Hace algún tiempo escribí que todo comenzó el 23 de septiembre de 1965, cuando una docena de guerrilleros, la mayoría estudiantes o maestros normalistas, comandados por Arturo Gámiz, tomó la peregrina decisión de asaltar el cuartel militar ubicado en Madera. ¿Qué pasaba por sus mentes? ¿Por qué diablos pensaron que tenían alguna oportunidad de ganar? Por ahí circula una arenga de Gámiz que dice: “llegó la hora de que las vanguardias más audaces empuñen el fusil”. Eso hicieron. En esa mañana fatídica se llevaron sus fusiles 30-30, tomaron posiciones alrededor del cuartel y, en mala hora, atacaron.

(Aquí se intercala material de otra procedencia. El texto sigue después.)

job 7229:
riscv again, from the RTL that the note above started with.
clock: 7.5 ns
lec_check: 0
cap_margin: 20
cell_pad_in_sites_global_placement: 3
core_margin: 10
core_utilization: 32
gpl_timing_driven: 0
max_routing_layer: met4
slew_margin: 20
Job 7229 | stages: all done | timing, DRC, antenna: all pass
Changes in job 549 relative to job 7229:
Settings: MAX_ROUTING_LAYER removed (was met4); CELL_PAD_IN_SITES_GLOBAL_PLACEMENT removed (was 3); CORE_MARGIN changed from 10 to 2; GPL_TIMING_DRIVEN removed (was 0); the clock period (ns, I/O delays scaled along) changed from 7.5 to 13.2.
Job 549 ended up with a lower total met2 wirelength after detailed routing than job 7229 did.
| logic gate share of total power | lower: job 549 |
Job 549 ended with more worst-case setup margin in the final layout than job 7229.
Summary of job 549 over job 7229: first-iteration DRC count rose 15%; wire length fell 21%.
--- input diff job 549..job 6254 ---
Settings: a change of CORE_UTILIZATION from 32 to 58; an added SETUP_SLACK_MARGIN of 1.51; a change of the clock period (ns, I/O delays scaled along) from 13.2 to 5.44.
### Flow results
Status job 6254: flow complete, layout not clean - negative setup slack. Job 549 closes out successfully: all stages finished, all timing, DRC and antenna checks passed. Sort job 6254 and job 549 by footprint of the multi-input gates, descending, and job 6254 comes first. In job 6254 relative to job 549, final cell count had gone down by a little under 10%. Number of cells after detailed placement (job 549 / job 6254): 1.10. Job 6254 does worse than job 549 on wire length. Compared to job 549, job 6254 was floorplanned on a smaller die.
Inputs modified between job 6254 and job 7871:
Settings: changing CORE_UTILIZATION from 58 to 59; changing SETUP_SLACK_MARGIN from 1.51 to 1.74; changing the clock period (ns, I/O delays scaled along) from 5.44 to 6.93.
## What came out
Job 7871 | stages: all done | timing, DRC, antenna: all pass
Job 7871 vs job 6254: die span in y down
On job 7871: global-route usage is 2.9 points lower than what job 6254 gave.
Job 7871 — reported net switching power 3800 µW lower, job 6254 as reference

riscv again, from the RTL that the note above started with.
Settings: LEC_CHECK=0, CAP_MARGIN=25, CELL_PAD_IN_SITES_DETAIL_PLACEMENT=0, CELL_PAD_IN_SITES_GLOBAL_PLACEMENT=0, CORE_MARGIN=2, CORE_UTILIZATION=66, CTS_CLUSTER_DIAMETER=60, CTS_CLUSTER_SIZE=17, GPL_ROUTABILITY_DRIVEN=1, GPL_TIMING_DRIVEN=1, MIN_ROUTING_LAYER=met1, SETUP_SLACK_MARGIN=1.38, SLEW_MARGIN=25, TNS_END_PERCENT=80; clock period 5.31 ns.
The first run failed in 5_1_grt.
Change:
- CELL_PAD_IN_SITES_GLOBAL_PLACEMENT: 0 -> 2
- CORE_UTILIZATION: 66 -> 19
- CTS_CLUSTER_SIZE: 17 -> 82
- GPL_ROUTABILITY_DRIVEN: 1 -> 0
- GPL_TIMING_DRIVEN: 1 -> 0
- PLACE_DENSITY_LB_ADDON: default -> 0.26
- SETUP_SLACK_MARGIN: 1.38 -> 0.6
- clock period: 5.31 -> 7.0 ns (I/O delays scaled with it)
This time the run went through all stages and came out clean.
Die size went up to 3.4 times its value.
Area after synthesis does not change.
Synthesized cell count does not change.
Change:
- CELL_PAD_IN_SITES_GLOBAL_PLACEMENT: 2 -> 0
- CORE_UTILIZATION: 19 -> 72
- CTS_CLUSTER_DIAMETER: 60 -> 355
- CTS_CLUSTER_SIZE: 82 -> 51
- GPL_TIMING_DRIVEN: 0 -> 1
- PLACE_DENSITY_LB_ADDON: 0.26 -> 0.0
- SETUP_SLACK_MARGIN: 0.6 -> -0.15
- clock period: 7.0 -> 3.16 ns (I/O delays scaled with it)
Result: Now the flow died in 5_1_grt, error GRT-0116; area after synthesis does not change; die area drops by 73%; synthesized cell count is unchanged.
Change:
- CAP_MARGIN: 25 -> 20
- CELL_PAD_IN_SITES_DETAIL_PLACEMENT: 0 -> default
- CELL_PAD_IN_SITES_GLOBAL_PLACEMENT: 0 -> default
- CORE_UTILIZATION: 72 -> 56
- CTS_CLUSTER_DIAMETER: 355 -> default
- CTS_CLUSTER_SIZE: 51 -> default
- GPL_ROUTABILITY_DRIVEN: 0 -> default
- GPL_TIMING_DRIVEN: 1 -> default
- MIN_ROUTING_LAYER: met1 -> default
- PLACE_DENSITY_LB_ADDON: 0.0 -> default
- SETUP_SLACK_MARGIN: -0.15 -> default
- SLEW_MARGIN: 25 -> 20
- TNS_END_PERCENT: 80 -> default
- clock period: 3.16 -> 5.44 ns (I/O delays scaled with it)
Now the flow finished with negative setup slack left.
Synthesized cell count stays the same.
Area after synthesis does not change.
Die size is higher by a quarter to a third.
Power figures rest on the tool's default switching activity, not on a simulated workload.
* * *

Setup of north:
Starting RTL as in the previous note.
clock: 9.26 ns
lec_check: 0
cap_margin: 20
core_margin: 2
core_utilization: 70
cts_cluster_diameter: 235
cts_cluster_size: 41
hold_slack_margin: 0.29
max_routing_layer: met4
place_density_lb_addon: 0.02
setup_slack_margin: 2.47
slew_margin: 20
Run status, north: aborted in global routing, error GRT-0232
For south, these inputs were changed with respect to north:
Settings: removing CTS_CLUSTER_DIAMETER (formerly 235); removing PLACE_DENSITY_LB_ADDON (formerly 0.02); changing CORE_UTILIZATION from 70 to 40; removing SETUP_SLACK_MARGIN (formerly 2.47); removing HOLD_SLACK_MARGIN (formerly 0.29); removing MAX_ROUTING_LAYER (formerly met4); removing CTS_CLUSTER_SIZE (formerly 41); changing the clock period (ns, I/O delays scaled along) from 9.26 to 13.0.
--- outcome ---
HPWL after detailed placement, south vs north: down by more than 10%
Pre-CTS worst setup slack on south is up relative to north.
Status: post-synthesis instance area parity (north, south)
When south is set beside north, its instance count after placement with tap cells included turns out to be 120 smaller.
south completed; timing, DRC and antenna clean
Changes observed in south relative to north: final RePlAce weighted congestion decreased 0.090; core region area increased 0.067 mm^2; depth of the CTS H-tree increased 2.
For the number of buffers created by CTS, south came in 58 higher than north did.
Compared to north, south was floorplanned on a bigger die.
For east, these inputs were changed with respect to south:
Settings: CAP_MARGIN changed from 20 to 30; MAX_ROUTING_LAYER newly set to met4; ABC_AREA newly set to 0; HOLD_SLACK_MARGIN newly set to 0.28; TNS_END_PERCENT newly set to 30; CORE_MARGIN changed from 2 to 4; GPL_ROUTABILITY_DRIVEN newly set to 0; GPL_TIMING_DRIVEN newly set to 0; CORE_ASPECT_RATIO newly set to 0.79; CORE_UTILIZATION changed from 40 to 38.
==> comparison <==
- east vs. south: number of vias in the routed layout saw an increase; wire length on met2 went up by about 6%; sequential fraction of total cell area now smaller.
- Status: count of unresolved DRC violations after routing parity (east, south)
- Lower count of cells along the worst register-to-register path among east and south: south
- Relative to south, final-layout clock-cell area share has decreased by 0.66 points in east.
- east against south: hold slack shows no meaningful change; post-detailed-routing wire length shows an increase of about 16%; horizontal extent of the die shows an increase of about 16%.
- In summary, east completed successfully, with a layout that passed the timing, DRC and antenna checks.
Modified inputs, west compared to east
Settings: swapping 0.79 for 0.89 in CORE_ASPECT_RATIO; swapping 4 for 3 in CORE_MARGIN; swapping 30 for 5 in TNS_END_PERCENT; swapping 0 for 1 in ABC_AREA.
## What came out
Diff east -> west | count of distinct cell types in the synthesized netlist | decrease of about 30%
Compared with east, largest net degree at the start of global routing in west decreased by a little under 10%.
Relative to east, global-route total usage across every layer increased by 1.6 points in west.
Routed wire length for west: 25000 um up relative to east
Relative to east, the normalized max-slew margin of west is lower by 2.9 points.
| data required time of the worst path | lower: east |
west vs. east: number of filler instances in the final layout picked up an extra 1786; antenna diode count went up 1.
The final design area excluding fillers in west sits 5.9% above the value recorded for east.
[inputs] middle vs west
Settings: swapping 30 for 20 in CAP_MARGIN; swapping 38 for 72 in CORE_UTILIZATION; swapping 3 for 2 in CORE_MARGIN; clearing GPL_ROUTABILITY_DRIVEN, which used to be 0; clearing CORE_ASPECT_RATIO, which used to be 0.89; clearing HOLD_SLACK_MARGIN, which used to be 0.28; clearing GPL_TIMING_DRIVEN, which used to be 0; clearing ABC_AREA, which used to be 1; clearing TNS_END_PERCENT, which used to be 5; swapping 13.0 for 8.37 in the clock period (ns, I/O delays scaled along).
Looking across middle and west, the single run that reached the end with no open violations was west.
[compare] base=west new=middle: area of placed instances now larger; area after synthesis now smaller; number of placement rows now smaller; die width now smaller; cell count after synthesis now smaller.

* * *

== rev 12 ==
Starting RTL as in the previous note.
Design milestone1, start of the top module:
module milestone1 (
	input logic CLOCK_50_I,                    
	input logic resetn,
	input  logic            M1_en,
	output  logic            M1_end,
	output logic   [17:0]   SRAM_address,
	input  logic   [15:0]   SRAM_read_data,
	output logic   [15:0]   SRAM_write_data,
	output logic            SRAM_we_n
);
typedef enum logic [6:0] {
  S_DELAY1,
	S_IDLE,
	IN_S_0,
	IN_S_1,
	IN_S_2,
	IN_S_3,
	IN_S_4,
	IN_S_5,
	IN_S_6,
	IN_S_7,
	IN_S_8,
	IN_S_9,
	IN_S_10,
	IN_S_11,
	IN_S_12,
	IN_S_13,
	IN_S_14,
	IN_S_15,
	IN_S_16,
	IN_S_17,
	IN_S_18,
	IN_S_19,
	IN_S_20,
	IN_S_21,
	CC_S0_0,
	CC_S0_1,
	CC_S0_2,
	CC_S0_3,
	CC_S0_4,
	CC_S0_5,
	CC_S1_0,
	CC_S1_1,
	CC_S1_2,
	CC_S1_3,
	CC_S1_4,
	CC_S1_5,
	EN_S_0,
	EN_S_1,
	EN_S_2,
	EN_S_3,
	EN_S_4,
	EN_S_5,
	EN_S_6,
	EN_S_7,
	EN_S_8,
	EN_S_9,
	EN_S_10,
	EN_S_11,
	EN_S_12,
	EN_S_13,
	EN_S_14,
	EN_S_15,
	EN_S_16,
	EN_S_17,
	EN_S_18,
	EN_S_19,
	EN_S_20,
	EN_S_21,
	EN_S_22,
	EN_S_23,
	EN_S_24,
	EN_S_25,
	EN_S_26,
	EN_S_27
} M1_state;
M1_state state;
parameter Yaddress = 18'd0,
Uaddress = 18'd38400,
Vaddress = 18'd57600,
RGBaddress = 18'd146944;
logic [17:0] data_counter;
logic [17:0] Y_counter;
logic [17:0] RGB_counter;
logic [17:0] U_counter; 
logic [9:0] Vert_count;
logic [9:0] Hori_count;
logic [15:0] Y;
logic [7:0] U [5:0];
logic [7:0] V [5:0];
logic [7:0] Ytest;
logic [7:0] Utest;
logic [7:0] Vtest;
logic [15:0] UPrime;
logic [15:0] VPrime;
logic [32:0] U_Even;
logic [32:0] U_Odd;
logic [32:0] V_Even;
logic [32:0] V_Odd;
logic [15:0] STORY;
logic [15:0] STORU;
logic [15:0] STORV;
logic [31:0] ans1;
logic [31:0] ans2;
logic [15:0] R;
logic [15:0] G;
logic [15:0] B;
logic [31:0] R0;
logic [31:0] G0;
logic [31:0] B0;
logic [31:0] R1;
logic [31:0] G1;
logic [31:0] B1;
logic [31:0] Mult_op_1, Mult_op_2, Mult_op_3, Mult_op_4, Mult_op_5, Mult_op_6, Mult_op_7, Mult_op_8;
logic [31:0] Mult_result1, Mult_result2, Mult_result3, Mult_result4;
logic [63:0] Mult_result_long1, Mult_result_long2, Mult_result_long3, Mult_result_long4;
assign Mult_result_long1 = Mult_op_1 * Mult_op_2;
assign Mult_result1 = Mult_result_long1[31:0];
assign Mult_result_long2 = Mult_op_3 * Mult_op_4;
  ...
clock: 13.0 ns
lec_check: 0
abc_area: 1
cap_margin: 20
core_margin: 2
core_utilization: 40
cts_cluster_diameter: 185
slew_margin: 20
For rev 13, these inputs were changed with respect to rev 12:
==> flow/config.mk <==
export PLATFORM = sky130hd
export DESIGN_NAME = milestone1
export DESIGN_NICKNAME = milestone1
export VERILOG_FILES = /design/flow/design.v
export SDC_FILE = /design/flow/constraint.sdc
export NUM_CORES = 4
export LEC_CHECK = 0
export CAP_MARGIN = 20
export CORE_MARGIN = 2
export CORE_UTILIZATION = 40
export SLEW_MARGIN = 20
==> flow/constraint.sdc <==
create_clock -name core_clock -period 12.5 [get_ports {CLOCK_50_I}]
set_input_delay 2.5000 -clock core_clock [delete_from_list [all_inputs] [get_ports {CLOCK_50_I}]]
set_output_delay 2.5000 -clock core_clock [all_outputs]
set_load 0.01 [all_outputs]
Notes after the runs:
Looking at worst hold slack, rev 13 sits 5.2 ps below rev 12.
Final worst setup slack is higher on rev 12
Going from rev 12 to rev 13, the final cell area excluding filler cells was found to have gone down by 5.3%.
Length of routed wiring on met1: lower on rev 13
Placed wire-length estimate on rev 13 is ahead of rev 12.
module Extend (input logic [26:0] imm,
					input logic ImmSrc, ImmExt,
					output logic [31:0] ExtImm);
	logic [31:0] ext14, ext27;
	assign ext14 = (ImmExt) ? { {18{ imm[13] }} , imm[13:0]} : { {18{ 1'b0 }} , imm[13:0]};  
	assign ext27 = (ImmExt) ? { {5{ imm[26] }} , imm} : { {5{ 1'b0 }} , imm };  
	assign ExtImm = (ImmSrc) ? ext27 : ext14;
endmodule 
module RegisterFile #(parameter N=4, M=32)
			(input logic clk,
			input logic rst,
			input logic WE3,
			input logic [N-1:0] A1,
			input logic [N-1:0] A2,
			input logic [N-1:0] A3,
			input logic [M-1:0] WD3,
			input logic [M-1:0] R15,
			output logic [M-1:0] RD1,
			output logic [M-1:0] RD2);
logic [31:0]rf[16];  
logic [31:0] rd1f, rd2f;
always_ff@(posedge clk)
	if (rst) begin
		for (int k = 0; k < 16; k++) rf[k] <= 32'b0;
	end
	else if (WE3) rf[A3] <= WD3;
	assign rd1f = (WE3 && A3 == A1) ? WD3 : rf[A1];
	assign rd2f = (WE3 && A3 == A2) ? WD3 : rf[A2];
	assign RD1 = (A1==4'b1111)? R15:rd1f;
	assign RD2 = (A1==4'b1111)? R15:rd2f;
endmodule
module Fetch #(parameter N = 32)
              (input  logic clk, rst, PCsrc,
		  		   input  logic [N-1:0] PCalu,
				   input  logic [N-1:0] imem_rdata,
				   output logic [N-1:0] inst,
					output logic [N-1:0] PCout);
	logic [N-1:0] PCin, PCplus1;
	Register #(N) PC (PCin, clk, rst, 1'b1, PCout);
	nBitsADD #(N) Sumador (PCout, 32'b1, 1'b0, PCplus1);
	assign inst = imem_rdata;  
	assign PCin = (PCsrc)? PCalu : PCplus1;
endmodule
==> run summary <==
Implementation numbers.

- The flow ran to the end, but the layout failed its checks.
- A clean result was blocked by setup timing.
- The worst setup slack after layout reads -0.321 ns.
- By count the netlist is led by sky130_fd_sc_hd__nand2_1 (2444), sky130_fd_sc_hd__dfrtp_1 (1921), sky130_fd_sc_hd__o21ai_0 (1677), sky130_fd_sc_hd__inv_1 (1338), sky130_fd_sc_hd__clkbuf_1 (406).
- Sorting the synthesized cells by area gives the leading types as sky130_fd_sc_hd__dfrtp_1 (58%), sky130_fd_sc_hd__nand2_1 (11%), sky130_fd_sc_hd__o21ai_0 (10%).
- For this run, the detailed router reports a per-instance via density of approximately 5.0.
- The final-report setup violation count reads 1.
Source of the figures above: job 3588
==> flow/constraint.sdc <==
create_clock -name core_clock -period 5.77 [get_ports {clk}]
set_input_delay 1.1540 -clock core_clock [delete_from_list [all_inputs] [get_ports {clk}]]
set_output_delay 1.1540 -clock core_clock [all_outputs]
set_load 0.01 [all_outputs]
==> flow/design.v <==
module ieee754multiplier (
    input logic clk, rst_n,
    input logic [31:0] a_i,
    input logic [31:0] b_i,
    input logic start_i,
    output logic done_o,
    output logic nan_o,
    output logic inifinit_o,
    output logic overflow_o,
    output logic underflow_o,
    output logic [31:0] product_o
);
typedef enum logic[1:0] {
    INITIAL_STATE = 2'b00,
    MULTIPLY_STEP = 2'b01,
    RESULT_VERIFICATION_STEP = 2'b10,
    DONE = 2'b11
} MULTIPLIER_FSM_STATE;
MULTIPLIER_FSM_STATE current_state;
logic [31:0] a_r, b_r;  
logic signal_a, signal_b;
logic [7:0] exponent_a, exponent_b;
logic [23:0] mantissa_a, mantissa_b;  
logic [47:0] mantissa_temp;
logic [9:0] exponent_temp;
logic [31:0] product_r;      
logic [1:0]  exponent_hi_r;  
always_comb begin : MULTIPLIER_COMB_BLOCK
    signal_a = a_r[31];  
    signal_b = b_r[31];  
    exponent_a = a_r[30:23];  
    exponent_b = b_r[30:23];  
    mantissa_a[23] = 1;
    mantissa_a[22:0] = a_r[22:0];   
    mantissa_b[23] = 1;
    mantissa_b[22:0] = b_r[22:0];   
    if (mantissa_a[22-:23] == 0 || mantissa_b[22-:23] == 0) begin  
        mantissa_temp = 0;  
        exponent_temp = 0;  
    end else begin
        mantissa_temp = mantissa_a * mantissa_b;  
        exponent_temp = exponent_a + exponent_b - 127;  
        if (mantissa_temp[47] == 1) begin  
            mantissa_temp = mantissa_temp >> 1;  
            exponent_temp = exponent_temp + 1;  
        end
    end
end
always_ff @(posedge clk, negedge rst_n) begin : MULTIPLIER_FF_BLOCK
    if(!rst_n) begin
        current_state <= INITIAL_STATE;
        a_r <= 32'b0;
        b_r <= 32'b0;
        product_r <= 32'b0;
        exponent_hi_r <= 2'b0;
        done_o <= 1'b0;
        nan_o <= 1'b0;
        inifinit_o <= 1'b0;
        overflow_o <= 1'b0;
        underflow_o <= 1'b0;
        product_o <= 32'b0;
    end else begin
        case (current_state)
            INITIAL_STATE, DONE: begin
                done_o <= 1'b0;
                if (start_i) begin
                    a_r <= a_i;
                    b_r <= b_i;
                    current_state <= MULTIPLY_STEP;
                end else begin
                    current_state <= INITIAL_STATE;
                end
            end
            MULTIPLY_STEP: begin
                product_r[31] <= signal_a ^ signal_b;  
                product_r[30:23] <= exponent_temp[7:0];  
                product_r[22:0] <= mantissa_temp[45:23];  
                exponent_hi_r <= exponent_temp[9:8];
                current_state <= RESULT_VERIFICATION_STEP;
            end
            RESULT_VERIFICATION_STEP: begin
                nan_o <= 1'b0;
                inifinit_o <= 1'b0;
                overflow_o <= 1'b0;
                underflow_o <= 1'b0;
                product_o <= product_r;
                if (product_r[30:23] == 8'hFF && product_r[22:0] != 23'b00) begin
                    nan_o <= 1'b1;
                    product_o <= 32'b00;
                end else if (product_r[30:23] == 8'b11111111 && product_r[22:0] == 23'b0) begin
                    inifinit_o <= 1'b1;
                end else if (exponent_hi_r[0] == 1'b1 || exponent_hi_r[1] == 1'b1) begin
                    overflow_o <= 1'b1;
                    product_o <= 32'h7FFFFFFF;
                end else if (product_r[30:23] == 8'b00000000) begin
                    underflow_o <= 1'b1;
                    product_o <= 32'b00;
                end
                done_o <= 1'b1;
                current_state <= DONE;
            end
        endcase
    end
end
endmodule
==> job 9969: inputs <==
// top
module top(input clk, rst, ball_speed, serve_type, angle, bat_size, restart, start, en_color, auto, hard_mode, input[3:0] mode, max_score, input[8:0] adc, output sel, size, output sound, output [9:0] RED, GRN, BLU, output HSYNC, VSYNC, px_clk, blank);
make LEC_CHECK=0 ABC_AREA=1 CAP_MARGIN=20 CORE_ASPECT_RATIO=0.9 CORE_MARGIN=2 CORE_UTILIZATION=56 CTS_CLUSTER_SIZE=98 GPL_TIMING_DRIVEN=0 HOLD_SLACK_MARGIN=-0.01 MAX_ROUTING_LAYER=met4 PLACE_DENSITY=0.6 SLEW_MARGIN=35 TNS_END_PERCENT=25 finish   # period 7.07 ns
run.sh (not shown) runs the stock make flow with config.mk's settings and CLKGATE_MAP_FILE=.
==> job 8346: changes against job 9969 <==
==> flow/config.mk (replaced) <==
export PLATFORM = sky130hd
export DESIGN_NAME = top
export DESIGN_NICKNAME = top
export VERILOG_FILES = /design/flow/design.v
export SDC_FILE = /design/flow/constraint.sdc
export NUM_CORES = 4
export LEC_CHECK = 0
export ABC_AREA = 1
export CAP_MARGIN = 20
export CORE_MARGIN = 2
export CORE_UTILIZATION = 72
export CTS_CLUSTER_SIZE = 100
export PLACE_DENSITY = 0.6
export SLEW_MARGIN = 20
export TNS_END_PERCENT = 10
==> flow/constraint.sdc (replaced) <==
create_clock -name core_clock -period 4.95 [get_ports {clk}]
set_input_delay 0.9900 -clock core_clock [delete_from_list [all_inputs] [get_ports {clk}]]
set_output_delay 0.9900 -clock core_clock [all_outputs]
set_load 0.01 [all_outputs]
==> comparison table <==
	job 9969	job 8346
Result of the run	finished with violations	did not finish
Failing step	-	global routing
Layout check failures	setup timing	-
Fp_density	56.23%	73.04%
IO buf count	62	63
Chip area	86730 um2	67700 um2
Number of buffers inserted to repair setup after CTS	82	47
Worst slack at placement	-2311 ps	-1595 ps
Core ar.	84040 um2	64700 um2
Post-Place Cell Area	49510 um2	59890 um2
Last weighted congestion value of the routability-driven placer	1.051	1.230
Total of cells resized after clock tree synthesis	269	283
Detailed-placement wirelength estimate	133200 um	159500 um
Inst Count DP	8655	9758
Site Rows	101	93
Die outline width	310.2 um	260.2 um

========
==> inputs of run Z <==
Starting RTL as in the previous note.
make LEC_CHECK=0 ABC_AREA=1 CAP_MARGIN=0 CORE_MARGIN=2 CORE_UTILIZATION=67 CTS_CLUSTER_DIAMETER=209 SETUP_SLACK_MARGIN=-0.41 SLEW_MARGIN=15 TNS_END_PERCENT=35 finish   # period 5.43 ns
==> run C: changes against run Z <==
ABC_AREA = not set   (was 1)
CAP_MARGIN = 20   (was 0)
CORE_UTILIZATION = 66   (was 67)
CTS_CLUSTER_DIAMETER = not set   (was 209)
CTS_CLUSTER_SIZE = 82   (was not set)
SETUP_SLACK_MARGIN = 1.3   (was -0.41)
SLEW_MARGIN = 20   (was 15)
TNS_END_PERCENT = not set   (was 35)
==> flow/constraint.sdc (replaced) <==
create_clock -name core_clock -period 4.78 [get_ports {clk}]
set_input_delay 0.9560 -clock core_clock [delete_from_list [all_inputs] [get_ports {clk}]]
set_output_delay 0.9560 -clock core_clock [all_outputs]
set_load 0.01 [all_outputs]
==> run G: changes against run Z <==
CAP_MARGIN = 20   (was 0)
CORE_UTILIZATION = 56   (was 67)
CTS_CLUSTER_DIAMETER = not set   (was 209)
PLACE_DENSITY = 0.6   (was not set)
SETUP_SLACK_MARGIN = not set   (was -0.41)
SLEW_MARGIN = 5   (was 15)
TNS_END_PERCENT = not set   (was 35)
==> flow/constraint.sdc (replaced) <==
create_clock -name core_clock -period 7.07 [get_ports {clk}]
set_input_delay 1.4140 -clock core_clock [delete_from_list [all_inputs] [get_ports {clk}]]
set_output_delay 1.4140 -clock core_clock [all_outputs]
set_load 0.01 [all_outputs]
==> run H: changes against run Z <==
CAP_MARGIN = 20   (was 0)
CORE_ASPECT_RATIO = 0.56   (was not set)
CORE_UTILIZATION = 56   (was 67)
CTS_CLUSTER_DIAMETER = not set   (was 209)
HOLD_SLACK_MARGIN = 0.16   (was not set)
PLACE_DENSITY = 0.6   (was not set)
SETUP_SLACK_MARGIN = not set   (was -0.41)
SLEW_MARGIN = 5   (was 15)
TNS_END_PERCENT = 25   (was 35)
==> flow/constraint.sdc (replaced) <==
create_clock -name core_clock -period 7.07 [get_ports {clk}]
set_input_delay 1.4140 -clock core_clock [delete_from_list [all_inputs] [get_ports {clk}]]
set_output_delay 1.4140 -clock core_clock [all_outputs]
set_load 0.01 [all_outputs]
==> notes <==
Run G finished clean. Run C ended with an error in global routing. Run Z finished with setup timing left. Run H finished clean.
The lowest setup slack belongs to run Z, the highest to run G.
Die area: run G is higher than run C (about 8%).
Against run G, the register-to-register slack of run Z is lower by 1.6 ns.
Total power, highest first: run Z, run H, run G.
Flip-flop count is the same in run Z and run H.
The highest sequential share of layout area belongs to run G, the lowest to run Z.
Worst hold slack, lowest first: run Z, run G, run H.
First-iteration DRC count: run G < run H < run Z.
Between run G and run H, the lower via count is in run G (gap 4.9%, measured against run H).
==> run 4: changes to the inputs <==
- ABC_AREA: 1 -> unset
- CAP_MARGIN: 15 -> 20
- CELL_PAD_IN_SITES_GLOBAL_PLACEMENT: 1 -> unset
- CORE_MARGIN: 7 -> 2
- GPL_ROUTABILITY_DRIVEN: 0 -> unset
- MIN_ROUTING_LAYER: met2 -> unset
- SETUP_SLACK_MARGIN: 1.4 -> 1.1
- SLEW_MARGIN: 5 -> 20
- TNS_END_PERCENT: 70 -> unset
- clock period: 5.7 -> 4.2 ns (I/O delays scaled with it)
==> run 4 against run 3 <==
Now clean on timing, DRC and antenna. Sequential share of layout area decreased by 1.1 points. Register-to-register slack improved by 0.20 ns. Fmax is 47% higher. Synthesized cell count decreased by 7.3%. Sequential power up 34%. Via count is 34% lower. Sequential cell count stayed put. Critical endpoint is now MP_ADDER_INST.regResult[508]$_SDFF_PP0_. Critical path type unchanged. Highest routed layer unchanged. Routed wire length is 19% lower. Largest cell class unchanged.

Querían confiscar el armamento depositado en el cuartel y después bajar a la población y “expropiar” el banco, sacar el dinero y volver a esconderse a la sierra. Con armas y dinero procederían a emprender una revolución similar a la cubana y establecer en el país un régimen socialista. Nada de eso ocurrió. El plan inicial era realizar un ataque relámpago. El plan B, que fue el que finalmente se realizó, fue empantanarse en una lucha desigual y morir acribillados. No fue un ataque relámpago; fue, dicen las crónicas, un ataque suicida.
En el cuartel había al menos cien soldados, armados, entrenados, pertrechados. Dicen que otro guerrillero, que además de maestro era médico, usó una escopeta calibre 16, útil para cazar pajarillos, pero no para atacar un destacamento militar. Murieron algunos soldados en el cumplimiento de su deber. El asalto se considera el inicio de la lucha guerrillera en México que se desarrollaría por más de diez años y que concluyó con la mayoría de los alzados en armas en el panteón o desaparecidos para siempre.
Años después, una vez que se registraron las grandes represiones del 68 y el 71, muchos jóvenes en el entorno universitario y de las escuelas normales asumieron que los cambios no se podrían realizar por vía pacífica, democrática, y se erigieron en guerrillas. Algunos de ellos se aglutinaron en un movimiento llamado 23 de septiembre para recordar el episodio reseñado párrafos arriba. Optaron por la vía armada y así les fue, pero nadie puede complacerse ni de sus actos violentos ni de que muchos ellos hayan sido víctimas de ejecuciones extrajudiciales en medio de torturas indecibles.
El caso particular del empresario Eugenio Garza Sada fue paradigmático. Una operación torpe, sangrienta, que detonó mucho más violencia. Participaron por parte de la guerrilla seis jóvenes que se enfrentaron a Garza Sada y a dos guardias en las calles de Monterrey muy cerca de las oficinas del magnate. Uno de los participantes, el agrónomo tamaulipeco Elías Orozco, sobrevivió, estuvo en prisión y el año pasado en una entrevista definió el atentado como “traumatizante”. Todo sucedió en fracción de segundos; perdimos el control, dijo. Se perdió el control. Aceptó que era una acción para la que no estaban preparados y no duda en pedir perdón a la familia de Garza Sada. Ahora, desde la óptica 2019, es relativamente sencillo asumir que fue una vía equivocada que condujo a los guerrilleros a un callejón sin salida. La violencia generó más violencia.